--- DATA ---

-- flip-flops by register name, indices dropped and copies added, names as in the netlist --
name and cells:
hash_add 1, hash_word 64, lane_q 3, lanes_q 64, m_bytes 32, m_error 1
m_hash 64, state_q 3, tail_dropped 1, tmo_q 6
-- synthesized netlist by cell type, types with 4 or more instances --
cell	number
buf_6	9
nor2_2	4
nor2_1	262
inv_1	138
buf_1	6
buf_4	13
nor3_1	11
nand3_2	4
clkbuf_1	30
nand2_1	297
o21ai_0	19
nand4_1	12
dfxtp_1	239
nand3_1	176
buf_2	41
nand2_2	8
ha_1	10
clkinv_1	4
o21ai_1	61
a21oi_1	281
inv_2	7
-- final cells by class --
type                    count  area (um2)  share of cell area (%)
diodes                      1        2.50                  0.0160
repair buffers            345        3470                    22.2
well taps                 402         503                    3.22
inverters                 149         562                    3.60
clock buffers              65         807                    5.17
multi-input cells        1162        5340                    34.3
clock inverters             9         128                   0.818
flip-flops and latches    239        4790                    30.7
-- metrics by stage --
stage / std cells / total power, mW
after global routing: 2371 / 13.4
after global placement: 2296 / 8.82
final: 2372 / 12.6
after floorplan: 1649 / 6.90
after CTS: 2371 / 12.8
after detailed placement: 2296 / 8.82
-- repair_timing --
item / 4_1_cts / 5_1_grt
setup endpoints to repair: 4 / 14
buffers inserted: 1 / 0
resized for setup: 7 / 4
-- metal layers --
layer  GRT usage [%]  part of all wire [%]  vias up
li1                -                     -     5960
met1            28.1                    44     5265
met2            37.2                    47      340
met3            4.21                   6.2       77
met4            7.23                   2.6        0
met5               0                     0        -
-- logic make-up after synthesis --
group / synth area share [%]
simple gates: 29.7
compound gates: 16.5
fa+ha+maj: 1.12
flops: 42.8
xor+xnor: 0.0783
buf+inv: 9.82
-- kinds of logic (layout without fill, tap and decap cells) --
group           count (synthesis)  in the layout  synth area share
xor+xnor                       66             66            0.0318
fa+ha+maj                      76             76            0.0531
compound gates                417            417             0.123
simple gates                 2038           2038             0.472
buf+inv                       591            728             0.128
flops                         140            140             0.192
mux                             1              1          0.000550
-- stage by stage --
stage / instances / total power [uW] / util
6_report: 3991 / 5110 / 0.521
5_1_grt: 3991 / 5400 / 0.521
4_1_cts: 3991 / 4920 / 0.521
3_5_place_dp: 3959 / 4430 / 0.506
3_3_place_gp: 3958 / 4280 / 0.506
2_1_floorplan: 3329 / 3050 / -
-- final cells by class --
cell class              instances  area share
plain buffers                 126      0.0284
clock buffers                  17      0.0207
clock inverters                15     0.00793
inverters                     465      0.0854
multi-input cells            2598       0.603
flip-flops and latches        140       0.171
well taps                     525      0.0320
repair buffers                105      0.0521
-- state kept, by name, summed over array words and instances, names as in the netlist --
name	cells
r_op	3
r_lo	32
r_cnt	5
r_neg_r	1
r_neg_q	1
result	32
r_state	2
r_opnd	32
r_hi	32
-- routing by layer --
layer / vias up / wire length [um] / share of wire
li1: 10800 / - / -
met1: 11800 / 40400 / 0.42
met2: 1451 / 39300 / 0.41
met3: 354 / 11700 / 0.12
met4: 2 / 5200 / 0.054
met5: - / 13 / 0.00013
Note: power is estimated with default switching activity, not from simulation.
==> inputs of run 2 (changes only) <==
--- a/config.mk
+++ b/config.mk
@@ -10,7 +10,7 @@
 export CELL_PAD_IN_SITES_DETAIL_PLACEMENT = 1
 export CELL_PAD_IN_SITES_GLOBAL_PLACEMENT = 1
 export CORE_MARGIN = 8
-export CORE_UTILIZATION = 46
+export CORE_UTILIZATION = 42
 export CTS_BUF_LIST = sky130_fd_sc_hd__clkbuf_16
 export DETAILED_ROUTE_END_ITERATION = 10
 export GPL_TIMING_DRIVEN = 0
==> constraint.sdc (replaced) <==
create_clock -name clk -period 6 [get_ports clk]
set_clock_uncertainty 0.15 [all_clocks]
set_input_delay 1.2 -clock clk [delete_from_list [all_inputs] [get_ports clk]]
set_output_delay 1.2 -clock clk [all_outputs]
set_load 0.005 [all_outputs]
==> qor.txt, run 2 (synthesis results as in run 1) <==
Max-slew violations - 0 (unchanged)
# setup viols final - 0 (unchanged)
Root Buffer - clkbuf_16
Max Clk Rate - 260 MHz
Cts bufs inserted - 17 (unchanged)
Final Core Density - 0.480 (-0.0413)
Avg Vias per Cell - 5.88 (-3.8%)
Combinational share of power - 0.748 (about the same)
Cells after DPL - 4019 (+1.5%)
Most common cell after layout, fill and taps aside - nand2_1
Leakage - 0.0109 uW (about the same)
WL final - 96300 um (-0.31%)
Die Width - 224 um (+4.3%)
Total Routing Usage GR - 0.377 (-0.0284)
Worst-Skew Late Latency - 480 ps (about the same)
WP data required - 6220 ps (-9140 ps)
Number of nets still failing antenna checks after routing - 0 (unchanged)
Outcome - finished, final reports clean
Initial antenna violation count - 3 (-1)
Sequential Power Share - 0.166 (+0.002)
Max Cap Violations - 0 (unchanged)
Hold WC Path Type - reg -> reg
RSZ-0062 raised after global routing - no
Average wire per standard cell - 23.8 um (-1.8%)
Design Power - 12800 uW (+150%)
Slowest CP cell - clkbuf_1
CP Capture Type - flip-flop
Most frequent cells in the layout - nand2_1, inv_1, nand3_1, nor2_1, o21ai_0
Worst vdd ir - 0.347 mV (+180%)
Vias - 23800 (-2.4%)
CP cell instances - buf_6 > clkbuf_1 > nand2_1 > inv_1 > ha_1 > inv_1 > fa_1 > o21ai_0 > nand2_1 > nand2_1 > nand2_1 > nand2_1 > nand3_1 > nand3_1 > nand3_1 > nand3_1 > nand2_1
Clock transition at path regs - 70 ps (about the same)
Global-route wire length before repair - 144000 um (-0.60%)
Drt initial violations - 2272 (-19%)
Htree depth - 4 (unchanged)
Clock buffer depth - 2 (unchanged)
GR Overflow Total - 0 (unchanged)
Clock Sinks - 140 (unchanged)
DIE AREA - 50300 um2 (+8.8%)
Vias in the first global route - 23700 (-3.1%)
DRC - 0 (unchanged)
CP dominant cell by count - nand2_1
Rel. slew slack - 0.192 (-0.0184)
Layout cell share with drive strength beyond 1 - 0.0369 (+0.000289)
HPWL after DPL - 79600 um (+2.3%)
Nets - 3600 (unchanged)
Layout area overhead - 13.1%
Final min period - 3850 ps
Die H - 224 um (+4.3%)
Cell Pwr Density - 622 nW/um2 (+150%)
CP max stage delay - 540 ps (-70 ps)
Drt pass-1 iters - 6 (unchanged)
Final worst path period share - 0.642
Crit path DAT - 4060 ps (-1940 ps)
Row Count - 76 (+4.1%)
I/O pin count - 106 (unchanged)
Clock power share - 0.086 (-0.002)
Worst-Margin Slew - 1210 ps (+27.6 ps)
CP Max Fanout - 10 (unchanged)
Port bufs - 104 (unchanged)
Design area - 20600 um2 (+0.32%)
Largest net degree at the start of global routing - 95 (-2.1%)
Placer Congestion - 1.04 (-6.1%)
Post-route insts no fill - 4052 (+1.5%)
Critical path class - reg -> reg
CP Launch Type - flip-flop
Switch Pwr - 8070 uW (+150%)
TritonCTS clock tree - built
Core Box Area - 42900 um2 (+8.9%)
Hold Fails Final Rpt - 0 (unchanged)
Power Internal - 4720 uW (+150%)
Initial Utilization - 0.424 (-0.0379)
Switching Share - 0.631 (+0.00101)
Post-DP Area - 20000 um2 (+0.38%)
==> config.mk <==
export PLATFORM = sky130hd
export DESIGN_NAME = uart_frame_assembler
export DESIGN_NICKNAME = d
export VERILOG_FILES = /design/src/rtl/uart_frame_assembler.sv
export SDC_FILE = /design/constraint.sdc
export NUM_CORES = 1
export LEC_CHECK = 0
export CAP_MARGIN = 5
export CORE_MARGIN = 8
export CORE_UTILIZATION = 54
export DETAILED_ROUTE_END_ITERATION = 10
export MAX_ROUTING_LAYER = met4
export PLACE_DENSITY = 0.87
export RECOVER_POWER = 50
export SYNTH_ARGS = -nofsm -noshare
export SYNTH_HDL_FRONTEND = slang
export SYNTH_SLANG_ARGS = --single-unit
==> constraint.sdc <==
create_clock -name clock -period 2.2 [get_ports clock]
set_clock_uncertainty 0.05 [all_clocks]
set_input_delay 0.55 -clock clock [delete_from_list [all_inputs] [get_ports clock]]
set_output_delay 0.55 -clock clock [all_outputs]
set_load 0.02 [all_outputs]
==> src/rtl/uart_frame_assembler.sv <==
`default_nettype none
// ============================================================================
//  Module      : uart_frame_assembler
//  Description : Assembles HEADER/MIN/MAX/MED/CHK packets from the uart_rx
//                byte stream, validates the XOR checksum and presents the
//                24-bit {min, max, medido} word with a one-cycle load strobe.
//                An inter-byte watchdog aborts stalled frames.
//  Revision    : 1.0 - initial release
// ============================================================================
module uart_frame_assembler #(
    parameter logic [7:0] HEADER  = 8'hAA,
    parameter int         TIMEOUT = 50000,
    localparam int        TW      = $clog2(TIMEOUT + 1)
) (
    input  logic        clock,
    input  logic        reset,
    input  logic        rx_dv,
    input  logic [7:0]  rx_byte,
    output logic [23:0] dados,
    output logic        pronto,
    output logic        erro_checksum,
    output logic        erro_timeout,
    output logic        ocupado,
    output logic [2:0]  db_estado
);

    // Frame-position states; the encoding is exported on db_estado.
    localparam logic [2:0] c_ESPERA = 3'd0;
    localparam logic [2:0] c_MINIMO = 3'd1;
    localparam logic [2:0] c_MAXIMO = 3'd2;
    localparam logic [2:0] c_MEDIDO = 3'd3;
    localparam logic [2:0] c_CHECK  = 3'd4;

    // Last count before the watchdog fires: it expires TIMEOUT edges after
    // the most recent byte.
    localparam logic [TW-1:0] c_TIMER_LAST = TW'(TIMEOUT - 1);

    logic [2:0]    r_state;
    logic [TW-1:0] r_timer;
    logic [7:0]    r_pesoMinimo;
    logic [7:0]    r_pesoMaximo;
    logic [7:0]    r_pesoMedido;
    logic [23:0]   r_dados;
    logic          r_pronto;
    logic          r_erroChecksum;
    logic          r_erroTimeout;

    logic          w_timeoutHit;
    logic [7:0]    w_checksum;

    // A byte arriving on the terminal count wins over the watchdog.
    assign w_timeoutHit = (r_state != c_ESPERA) && !rx_dv && (r_timer == c_TIMER_LAST);
    assign w_checksum   = r_pesoMinimo ^ r_pesoMaximo ^ r_pesoMedido;

    // Inter-byte watchdog: idle in ESPERA, restarted by every byte, saturating.
    always_ff @(posedge clock) begin
        if (reset) begin
            r_timer <= '0;
        end else if (r_state == c_ESPERA || rx_dv) begin
            r_timer <= '0;
        end else if (r_timer != c_TIMER_LAST) begin
            r_timer <= r_timer + TW'(1);
        end
    end

    // Frame parser FSM with registered result/error strobes.
    always_ff @(posedge clock) begin
        if (reset) begin
            r_state        <= c_ESPERA;
            r_pesoMinimo   <= 8'h00;
            r_pesoMaximo   <= 8'h00;
            r_pesoMedido   <= 8'h00;
            r_dados        <= 24'h0;
            r_pronto       <= 1'b0;
            r_erroChecksum <= 1'b0;
            r_erroTimeout  <= 1'b0;
        end else begin
            r_pronto       <= 1'b0;
            r_erroChecksum <= 1'b0;
            r_erroTimeout  <= 1'b0;
            if (w_timeoutHit) begin
                r_state       <= c_ESPERA;
                r_erroTimeout <= 1'b1;
            end else begin
                case (r_state)
                    c_ESPERA: begin
                        // Anything other than the header is line noise.
                        if (rx_dv && rx_byte == HEADER) begin
                            r_state <= c_MINIMO;
                        end
                    end
                    c_MINIMO: begin
                        if (rx_dv) begin
                            r_pesoMinimo <= rx_byte;
                            r_state      <= c_MAXIMO;
                        end
                    end
                    c_MAXIMO: begin
                        if (rx_dv) begin
                            r_pesoMaximo <= rx_byte;
                            r_state      <= c_MEDIDO;
                        end
                    end
                    c_MEDIDO: begin
                        if (rx_dv) begin
                            r_pesoMedido <= rx_byte;
                            r_state      <= c_CHECK;
                        end
                    end
                    c_CHECK: begin
                        if (rx_dv) begin
                            if (rx_byte == w_checksum) begin
                                r_dados  <= {r_pesoMinimo, r_pesoMaximo, r_pesoMedido};
                                r_pronto <= 1'b1;
                            end else begin
                                r_erroChecksum <= 1'b1;
                            end
                            r_state <= c_ESPERA;
                        end
                    end
                    default: begin
                        r_state <= c_ESPERA;
                    end
                endcase
            end
        end
    end

    assign dados         = r_dados;
    assign pronto        = r_pronto;
    assign erro_checksum = r_erroChecksum;
    assign erro_timeout  = r_erroTimeout;
    assign ocupado       = (r_state != c_ESPERA);
    assign db_estado     = r_state;

endmodule
`default_nettype wire
==> impl_metrics.json, run 1 <==
{
  "status": "finished with violations",
  "worstReg2RegEnd": "dados[3]",
  "pwr-share-comb_pct": 4.4,
  "grt_pass1_vias": 2499,
  "syn2layout_area_growth_pct": 26.80,
  "slew_violations": 0,
  "cp_slowest_cell": "clkdlybuf4s50_1",
  "netlist_area_sq_um": 3128,
  "cap_violations": 0,
  "finalSetupViolCount": 11,
  "start_kind": "input port",
  "grt_usage_pct": 17.23,
  "r2r_slack_ns": 0.28,
  "fin_util_pct": 71.59,
  "rows": 27,
  "synth_edf_count": 0,
  "place.port_buffers": 41,
  "grt_pass1_wl_um": 11510,
  "htreeDepth": 3,
  "max_stage_delay_ns": 0.46,
  "drc": 0,
  "dp_hpwl_um": 4999,
  "synth_top_flop_cell": "dfxtp_1",
  "setup_slack_ns": -0.04423,
  "die_w_um": 92.11,
  "dp_slack_ns": -0.2927,
  "synth.distinct_cells": 32,
  "cts_buffers": 9,
  "yosysMostFrequentCell": "dfxtp_1",
  "firstDrtPassIters": 6,
  "syn_inst": 339,
  "cts.clk_slew.worst_paths_ns": 0.07,
  "whs_ns": 0.4233,
  "endpoint": "dados[3]",
  "synth_common_cells": "dfxtp_1, nand2b_1, nand2_1, mux2i_1, nor2_1",
  "vias": 2566,
  "totalWireLength_um": 7245,
  "required_ns": 2.41,
  "worst_slew_pin_slew_ns": 0.5030,
  "boundaryPins": 42,
  "synth-seq-area-share_pct": 44.80,
  "hold_viol_final": 0,
  "ys_seq_elements": 70,
  "seq_power_share_pct": 52.3,
  "first_iter_violations": 155,
  "grt_remaining_overflow": 0,
  "fp.dieH_um": 92.11,
  "maxSlewHeadroom_pct": 66.37,
  "start_util_pct": 56.46,
  "grt_max_degree": 32,
  "synth_top_cell_area_share_pct": 44.80,
  "die_area_sq_um": 8484,
  "synthArstFlopShare_pct": 0,
  "reg2reg_depth": 7,
  "ir_drop_uv": 383.9,
  "crit_arrival_ns": 2.46,
  "p_leak_nw": 1.342,
  "place_congestion": 0.9063,
  "path_common_cell": "xnor2_1",
  "ys_warn_count": 0,
  "fin_total_pwr_mw": 2.420,
  "sw_frac_of_total_pct": 21.18,
  "cts_hold_buffers": 0,
  "synth_area_leader_cell": "dfxtp_1",
  "crit_path_cell_trace": "clkdlybuf4s50_1, xnor2_1, xnor2_1, nand4_1, nor4_4, buf_4, buf_6, mux2i_1",
  "antenna_found_initial": 0,
  "cp-end-kind": "flip-flop",
  "clkPwrFrac_pct": 43.3,
  "placed_area_sq_um": 3729,
  "r2r-start": "r_pesoMinimo[5]",
  "max_freq_ghz": 0.4456,
  "crit_type": "input port to flip-flop",
  "nets": 415,
  "power_density_nw_per_um2": 610.2,
  "syn_area_per_cell_sq_um": 9.227,
  "violations": "setup timing",
  "critical_path.startpoint": "rx_byte[5]",
  "p_switching_uw": 512.5,
  "routedWlPerCell_um": 15.09,
  "clk_latency_ns": 0.34,
  "min_path_type": "flip-flop to flip-flop",
  "path_max_fanout": 8,
  "cts_root_buf": "clkbuf_8",
  "drive_above_1_share_pct": 11.03,
  "synth_area_leaders": "dfxtp_1, mux2i_1, nand2b_1",
  "n_antenna_cell": 0,
  "core_region_area_sq_um": 5540,
  "cts_tree": "yes",
  "min_period_ns": 2.244,
  "p_int_mw": 1.908,
  "ant_nets": 0,
  "syn-num-nets": 351,
  "stdcell_area_sq_um": 3966,
  "fin_crit_sh_pct": 102.0,
  "fillers": 427,
  "cts.path.max_buffers": 2,
  "via_per_inst": 5.346,
  "clock_sinks": 70
}
## sequential cells by signal, summed over array words and instances (netlist names)
name,cells
erro_timeout,1
dados,24
pronto,1
r_pesoMaximo,8
r_timer,16
r_pesoMedido,8
db_estado,3
erro_checksum,1
r_pesoMinimo,8
## placed cells by master, fill, tap and decap left out, types with 2 or more instances in the layout
master           count
dfxtp_1             70
o21ai_0              2
mux2i_1             33
clkdlybuf4s50_1     35
xnor2_2              4
and4_1               2
dlymetal6s2s_1       3
clkbuf_8            11
xnor2_1             21
and2_1               2
nor3_1               4
xor2_1              12
inv_1                3
nand4_1              6
nand2_1             38
or3_1                6
a21oi_1             21
nor2_1              29
clkbuf_1             5
buf_4               20
nand3_1              8
nor4b_1              2
nand2b_1            51
## worst min path at each step
stage,depth (start not counted),end,slack (ns),start
2_1_floorplan,2,r_pesoMaximo[4],0.41,r_pesoMaximo[4]
3_3_place_gp,2,dados[17],0.41,dados[17]
3_5_place_dp,2,dados[3],0.41,dados[3]
4_1_cts,2,dados[3],0.43,dados[3]
5_1_grt,2,dados[0],0.44,dados[0]
6_report,2,dados[0],0.42,dados[0]
## layer usage
layer | wire (um) | track usage, % | vias up
met3 | 505 | 5.216 | 16
li1 | - | - | 1258
met2 | 3569 | 28.13 | 88
met1 | 3031 | 19.12 | 1204
met4 | 138 | 7.248 | 0
met5 | 0 | - | -
## power groups by stage
stage	combinational (mW)	sequential [mW]	clock [mW]
floorplan	0.0506	1.30	0
global placement	0.102	1.30	0
detailed placement	0.104	1.30	0
CTS	0.105	1.27	1.06
global route	0.113	1.27	1.13
finish	0.107	1.27	1.05
## critical path, delay by kind of cell
family / cells / cell delay, ns
XOR/XNOR: 2 / 0.44
buffers and inverters: 3 / 0.77
multiplexers: 1 / 0.21
AND/OR/NAND/NOR: 2 / 0.48
## layout make-up
type / count / area, sq um / share of cell area, %
Clock buffer: 13 / 158.9 / 4.006
Multi-Input combinational cell: 252 / 1665 / 41.99
Sequential cell: 70 / 1401 / 35.33
Timing Repair Buffer: 67 / 596.8 / 15.05
Clock inverter: 3 / 42.54 / 1.073
Inverter: 3 / 11.26 / 0.2839
Tap cell: 72 / 90.09 / 2.271
## cell families (layout without fill, tap and decap cells)
family	Yosys count	in the layout	synth area share, %
and+or+nand+nor	156	156	26.96
DFF	70	70	44.80
buffers and inverters	17	86	2.520
muxes	33	33	10.56
AOI/OAI and AO/OA	25	25	4.160
adders and majority gates	1	1	0.3999
xor gates and xnor gates	37	37	10.60
## what timing repair did
| item | 4_1_cts | 5_1_grt |
|---|---|---|
| endpoints found under the setup margin | 2 | 24 |
| buffers inserted | 0 | 2 |
| resized for setup | 2 | 7 |
| pin swaps | 0 | 8 |
| gates cloned | 0 | 1 |
## metrics by stage
| stage | instances | TNS (ns) |
|---|---|---|
| global route | 480 | -2.326 |
| floorplan | 339 | 0 |
| CTS | 477 | 0 |
| global placement | 461 | -5.052 |
| finish | 480 | -0.1818 |
| detailed placement | 461 | -5.878 |
Note: power is estimated with default switching activity, not from simulation.
==> run 2: changes to the inputs <==
--- a/config.mk
+++ b/config.mk
@@ -5,7 +5,7 @@
 export SDC_FILE = /design/constraint.sdc
 export NUM_CORES = 1
 export LEC_CHECK = 0
-export CAP_MARGIN = 5
+export CAP_MARGIN = 20
 export CORE_MARGIN = 8
 export CORE_UTILIZATION = 54
 export DETAILED_ROUTE_END_ITERATION = 10
==> results of run 2 <==
No change in the layout: final DEF, timing and power equal those of run 1.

--- WHAT YOU HAVE TO DO ---
Copy only this part of the entries above: the line with "DIE AREA - 50300 um2 (+8.8%)", the line with "Switching Share - 0.631 (+0.00101)", and the lines between, all exactly as written.

--- EXERCISE RESPONSE ---
DIE AREA - 50300 um2 (+8.8%)
Vias in the first global route - 23700 (-3.1%)
DRC - 0 (unchanged)
CP dominant cell by count - nand2_1
Rel. slew slack - 0.192 (-0.0184)
Layout cell share with drive strength beyond 1 - 0.0369 (+0.000289)
HPWL after DPL - 79600 um (+2.3%)
Nets - 3600 (unchanged)
Layout area overhead - 13.1%
Final min period - 3850 ps
Die H - 224 um (+4.3%)
Cell Pwr Density - 622 nW/um2 (+150%)
CP max stage delay - 540 ps (-70 ps)
Drt pass-1 iters - 6 (unchanged)
Final worst path period share - 0.642
Crit path DAT - 4060 ps (-1940 ps)
Row Count - 76 (+4.1%)
I/O pin count - 106 (unchanged)
Clock power share - 0.086 (-0.002)
Worst-Margin Slew - 1210 ps (+27.6 ps)
CP Max Fanout - 10 (unchanged)
Port bufs - 104 (unchanged)
Design area - 20600 um2 (+0.32%)
Largest net degree at the start of global routing - 95 (-2.1%)
Placer Congestion - 1.04 (-6.1%)
Post-route insts no fill - 4052 (+1.5%)
Critical path class - reg -> reg
CP Launch Type - flip-flop
Switch Pwr - 8070 uW (+150%)
TritonCTS clock tree - built
Core Box Area - 42900 um2 (+8.9%)
Hold Fails Final Rpt - 0 (unchanged)
Power Internal - 4720 uW (+150%)
Initial Utilization - 0.424 (-0.0379)
Switching Share - 0.631 (+0.00101)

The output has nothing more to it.